Desorientado aún, pero siempre a tientas y de puntillas, Julián se apresuró a ganar la galería, o lo que a él, envuelto en aquella obscuridad, se le figuró la galería. Casi al mismo tiempo, dejando escapar un agudo chirrido, idéntico al que él oyera un momento antes desde su cama, abriose violentamente una puerta, y la trémula luz de una palmatoria, sostenida por una mano que temblaba al par de la luz, proyectó sus vacilantes resplandores sobre las paredes, iluminando de plano a Julián. En seguida de la mano salió un brazo desnudo, luego un hombro cubierto por una manta, y por fin la figura de una mujer: la de Susana.
Salía de su aposento, sí, pero salía con la faz desencajada horriblemente, pálida, como si acabara de cometer un delito.
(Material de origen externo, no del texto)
`config.mk`:
```
export PLATFORM = sky130hd
export DESIGN_NAME = psg_voice_sequencer
export DESIGN_NICKNAME = d
export VERILOG_FILES = /design/src/rtl/psg_pkg.sv /design/src/rtl/psg_phase_store.sv /design/src/rtl/psg_voice_sequencer.sv
export SDC_FILE = /design/constraint.sdc
export NUM_CORES = 1
export LEC_CHECK = 0
export ABC_AREA = 1
export CAP_MARGIN = 0
export CORE_UTILIZATION = 53
export DETAILED_ROUTE_END_ITERATION = 10
export PLACE_DENSITY = 0.83
export RECOVER_POWER = 100
export SLEW_MARGIN = 10
export SYNTH_ARGS = -nofsm -noshare
export SYNTH_HDL_FRONTEND = slang
export SYNTH_SLANG_ARGS = --single-unit
```
`constraint.sdc`:
```
create_clock -name clk -period 2.4 [get_ports clk]
set_input_delay 0.48 -clock clk [delete_from_list [all_inputs] [get_ports clk]]
set_output_delay 0.48 -clock clk [all_outputs]
set_load 0.05 [all_outputs]
```
==> config.mk <==
export PLATFORM = sky130hd
export DESIGN_NAME = cipher_uut_sequencer
export DESIGN_NICKNAME = d
export VERILOG_FILES = /design/src/rtl/cipher_seq_pkg.sv /design/src/rtl/cipher_uut_sequencer_sat_counter.sv /design/src/rtl/cipher_uut_sequencer.sv
export SDC_FILE = /design/constraint.sdc
export NUM_CORES = 1
export LEC_CHECK = 0
export CORE_AREA = 2 2 202 204
export CTS_BUF_LIST = sky130_fd_sc_hd__clkbuf_4
export CTS_CLUSTER_SIZE = 24
export DETAILED_ROUTE_END_ITERATION = 16
export DIE_AREA = 0 0 204 206
export PLACE_DENSITY = 0.76
export SKIP_CTS_REPAIR_TIMING = 1
export SLEW_MARGIN = 20
export SYNTH_ARGS = -nofsm -noshare
export SYNTH_HDL_FRONTEND = slang
export SYNTH_SLANG_ARGS = --single-unit
==> constraint.sdc <==
create_clock -name clk -period 2.3 [get_ports clk]
set_input_delay 0.46 -clock clk [delete_from_list [all_inputs] [get_ports clk]]
set_output_delay 0.46 -clock clk [all_outputs]
set_load 0.02 [all_outputs]
==> src/rtl/cipher_seq_pkg.sv <==
// Shared types and constants for the block-cipher UUT sequencer:
// command modes, controller states and the encrypt/decrypt polarity.
package cipher_seq_pkg;

    typedef enum logic [1:0] {
        MODE_ENC       = 2'd0,
        MODE_DEC       = 2'd1,
        MODE_ROUNDTRIP = 2'd2
    } mode_t;

    typedef enum logic [2:0] {
        S_IDLE    = 3'd0,
        S_PRE_RST = 3'd1,
        S_RUN     = 3'd2,
        S_CHECK   = 3'd3,
        S_REPORT  = 3'd4
    } state_t;

    localparam logic ENCDEC_ENC = 1'b0;
    localparam logic ENCDEC_DEC = 1'b1;

endpackage

==> src/rtl/cipher_uut_sequencer_sat_counter.sv <==
// Saturating latency counter with synchronous clear and a terminal-count
// flag raised when the count equals TIMEOUT_CYC.
module sat_counter #(
    parameter int CNT_W       = 16,
    parameter int TIMEOUT_CYC = 4096
) (
    input  logic             i_clk,
    input  logic             i_rst_n,
    input  logic             i_clr,
    input  logic             i_en,
    output logic [CNT_W-1:0] o_count,
    output logic             o_term
);

    localparam logic [CNT_W-1:0] CNT_MAX  = '1;
    localparam logic [CNT_W-1:0] CNT_ONE  = CNT_W'(1);
    localparam logic [CNT_W-1:0] CNT_TERM = CNT_W'(TIMEOUT_CYC);

    logic [CNT_W-1:0] r_count;

    // Count up while enabled, holding at the all-ones value
    always_ff @(posedge i_clk or negedge i_rst_n) begin
        if (!i_rst_n) begin
            r_count <= '0;
        end else if (i_clr) begin
            r_count <= '0;
        end else if (i_en && (r_count != CNT_MAX)) begin
            r_count <= r_count + CNT_ONE;
        end
    end

    assign o_count = r_count;
    assign o_term  = (r_count == CNT_TERM);

endmodule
Parecía una muerta.
¡Su madre! Él no la esperaba. Perdió por completo el aplomo; se quedó inmóvil, pegado a la pared, con los brazos caídos, con la boca entreabierta: iba a hacer una pregunta atroz, horrible, espantosa... Pero no pudo; se le anudó la voz en la garganta, balbuceó una excusa... Y confundido, lleno de vergüenza, por la situación singularísima en que se hallaba allí, en ropas menores, atolondrado, tropezando otra vez con los muebles, a pesar de la claridad que arrojaba la palmatoria, se volvió a su habitación.
Y apenas salió Julián del comedor, apareció Isabel a la puerta de su cuarto.
Al reconocerla, Susana no pudo reprimir una exclamación que se acercaba al espanto mucho más que a la sorpresa, y por un movimiento instintivo retrocedió dos pasos hasta el umbral y entró rápidamente en su alcoba, perseguida siempre por la anonadante y colérica mirada de la joven. Isabel lo había oído todo, lo había sospechado todo.
Aquellos pasos cautelosos que sobresaltaron a Julián no podían ser otros que los de su padre, que se dirigía al cuarto de Susana.